My daughter is a performer, she shines in the limelight. She gives the most amazing piano performances for a child her age and it is not just her talent, but her personality. On the flip side, she also tends to go with the crowd even if the crowd is doing something that she is not supposed to do. The more people around her, the more she likes to fit into the flow and doesn't realize that she is heading for hot water. As long as a number of people around her are cheering it on, she is all for it too. Yet with small groups of children, my daughter is the one who will tell a child straight out when he is doing something wrong. As a parent, I see smaller groups of children as the wiser choice for my daughter.

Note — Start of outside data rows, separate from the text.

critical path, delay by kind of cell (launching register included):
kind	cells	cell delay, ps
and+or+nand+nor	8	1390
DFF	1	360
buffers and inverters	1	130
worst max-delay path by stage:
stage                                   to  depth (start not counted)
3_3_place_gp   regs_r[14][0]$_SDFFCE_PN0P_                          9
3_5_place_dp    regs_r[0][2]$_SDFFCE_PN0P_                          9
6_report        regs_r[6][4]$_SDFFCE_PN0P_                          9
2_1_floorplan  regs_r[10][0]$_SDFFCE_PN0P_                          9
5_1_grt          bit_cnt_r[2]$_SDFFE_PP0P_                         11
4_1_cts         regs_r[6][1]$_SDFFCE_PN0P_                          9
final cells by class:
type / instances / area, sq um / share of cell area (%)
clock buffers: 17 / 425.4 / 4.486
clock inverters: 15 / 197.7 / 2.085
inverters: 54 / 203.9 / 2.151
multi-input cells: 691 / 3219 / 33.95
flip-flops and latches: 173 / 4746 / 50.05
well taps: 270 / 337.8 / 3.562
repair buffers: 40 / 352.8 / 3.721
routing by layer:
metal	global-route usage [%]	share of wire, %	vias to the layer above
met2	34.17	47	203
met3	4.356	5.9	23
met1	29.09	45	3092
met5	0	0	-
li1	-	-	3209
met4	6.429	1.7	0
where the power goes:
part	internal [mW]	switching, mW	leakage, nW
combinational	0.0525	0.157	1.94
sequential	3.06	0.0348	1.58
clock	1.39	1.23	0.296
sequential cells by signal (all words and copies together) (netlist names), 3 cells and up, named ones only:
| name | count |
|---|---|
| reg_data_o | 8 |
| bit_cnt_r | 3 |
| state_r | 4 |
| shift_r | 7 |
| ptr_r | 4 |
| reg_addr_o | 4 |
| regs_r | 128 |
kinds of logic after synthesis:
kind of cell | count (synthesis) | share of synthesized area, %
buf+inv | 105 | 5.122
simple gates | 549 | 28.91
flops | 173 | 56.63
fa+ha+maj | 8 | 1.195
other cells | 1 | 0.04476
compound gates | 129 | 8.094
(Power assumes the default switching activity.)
$ cat src/rtl/cpu_run_controller.sv
// Run sequencer for the single-cycle core: streams a program into imem, runs the core, stops on halt or cycle limit.
// Optional single-step control is compiled in with `define CPU_STEP_EN.
module cpu_run_controller #(
  parameter int ADDR_W  = 8,
  parameter int DATA_W  = 32,
  parameter int LIMIT_W = 16
) (
  input  logic               clk,
  input  logic               rst,
  input  logic               start,
  input  logic               load_valid,
  output logic               load_ready,
  input  logic [DATA_W-1:0]  load_data,
  input  logic               load_last,
  output logic               imem_we,
  output logic [ADDR_W-1:0]  imem_addr,
  output logic [DATA_W-1:0]  imem_wdata,
  output logic               cpu_rst,
  input  logic [31:0]        cpu_pc,
  input  logic [15:0]        cpu_max,
  input  logic [LIMIT_W-1:0] cycle_limit,
  output logic               busy,
  output logic               done,
  output logic               timeout,
  output logic [15:0]        result,
`ifdef CPU_STEP_EN
  input  logic               step_mode,
  input  logic               step,
  output logic               cpu_en,
`endif
  output logic [2:0]         dbg_state
);

  // Load handshake: a word transfers on any rising edge where load_valid and
  // load_ready are both high; load_ready is only ever high in LOAD.
  typedef enum logic [2:0] {
    S_IDLE    = 3'd0,
    S_LOAD    = 3'd1,
    S_RELEASE = 3'd2,
    S_RUN     = 3'd3,
    S_DONE    = 3'd4
  } state_t;

  state_t               r_state;
  state_t               w_next;
  logic [ADDR_W-1:0]    r_wcnt;
  logic [LIMIT_W-1:0]   r_cyc;
  logic [LIMIT_W-1:0]   r_limit;
  logic [31:0]          r_prev_pc;
  logic                 r_armed;
  logic                 r_timeout;
  logic [15:0]          r_result;

  logic w_accept;
  logic w_start;
  logic w_adv;
  logic w_halt;
  logic w_limit_hit;
  logic w_last_slot;

  assign w_accept    = (r_state == S_LOAD) && load_valid;
  assign w_start     = start && ((r_state == S_IDLE) || (r_state == S_DONE));
  assign w_last_slot = (r_wcnt == {ADDR_W{1'b1}});

`ifdef CPU_STEP_EN
  assign w_adv  = (r_state == S_RUN) && (!step_mode || step);
  assign cpu_en = w_adv;
`else
  assign w_adv  = (r_state == S_RUN);
`endif

  // prev_pc is only meaningful once one enabled RUN cycle has been seen.
  assign w_halt      = w_adv && r_armed && (cpu_pc == r_prev_pc);
  assign w_limit_hit = w_adv && (r_limit != '0) && (r_cyc == (r_limit - LIMIT_W'(1)));

  always_comb begin
    w_next     = r_state;
    load_ready = 1'b0;
    cpu_rst    = 1'b1;
    busy       = 1'b0;
    done       = 1'b0;
    case (r_state)
      S_IDLE: begin
        if (start) w_next = S_LOAD;
      end
      S_LOAD: begin
        load_ready = 1'b1;
        busy       = 1'b1;
        if (w_accept && (load_last || w_last_slot)) w_next = S_RELEASE;
      end
      S_RELEASE: begin
        busy   = 1'b1;
        w_next = S_RUN;
      end
      S_RUN: begin
        cpu_rst = 1'b0;
        busy    = 1'b1;
        if (w_halt || w_limit_hit) w_next = S_DONE;
      end
      S_DONE: begin
        done = 1'b1;
        if (start) w_next = S_LOAD;
      end
      default: w_next = S_IDLE;
    endcase
  end

  assign imem_we    = w_accept;
  assign imem_addr  = r_wcnt;
  assign imem_wdata = load_data;
  assign timeout    = r_timeout;
  assign result     = r_result;
  assign dbg_state  = r_state;

  always_ff @(posedge clk or posedge rst) begin
    if (rst) begin
      r_state   <= S_IDLE;
      r_wcnt    <= '0;
      r_cyc     <= '0;
      r_limit   <= '0;
      r_prev_pc <= '0;
      r_armed   <= 1'b0;
      r_timeout <= 1'b0;
      r_result  <= '0;
    end else begin
      r_state <= w_next;

      // The word counter saturates; the last slot always ends the load.
      if (w_start)
        r_wcnt <= '0;
      else if (w_accept && !w_last_slot)
        r_wcnt <= r_wcnt + ADDR_W'(1);

      if (r_state == S_RELEASE) begin
        r_cyc   <= '0;
        r_limit <= cycle_limit;
        r_armed <= 1'b0;
      end else if (w_adv) begin
        r_cyc     <= r_cyc + LIMIT_W'(1);
        r_prev_pc <= cpu_pc;
        r_armed   <= 1'b1;
      end

      if (w_start) begin
        r_timeout <= 1'b0;
        r_result  <= '0;
      end else if (w_halt || w_limit_hit) begin
        r_result  <= cpu_max;
        r_timeout <= w_limit_hit && !w_halt;
      end
    end
  end

endmodule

I don't know what you were like as a child, but I am certain that you have unique experiences that will serve you and the Lord in ways you cannot foresee at this time. I know this because I am 47 years old and I have seen this scenario many times in my own life. I was abused as a child...ruined. Those years of abuse lived with me for more years and I made poor choices as a teenage and young adult because I just could not see a way to dig myself out of that pit. I needed to have control--but, through these experiences, God has shown me that my idea of control is an illusion and when I gave up that control to Him, then I was at peace with where I was led and what I was to be doing, even if it was not what I thought I wanted to do at the time.

God's work is ongoing. He meets you where you are, not were we think we need to be to meet Him. My daughter will probably describe her childhood as lonely--well, we all are lonely at times, but if all goes as I hope, this will be her worse thing. We all find fault with something. It might seem that I have more with which to find to fault in my life than you, but I always say the worse thing for you was your worse thing. It may have not been like mine but it was still your worse thing, so I never discount a complaint--however, I would also point out that when we complain, we are also blaming someone (or Someone) and...hurting our own selves in the process of doing it, because we have not really forgiven the one (or One) are we are blaming.

The very worse thing is when a person doesn't realize she is causing her own worse thing.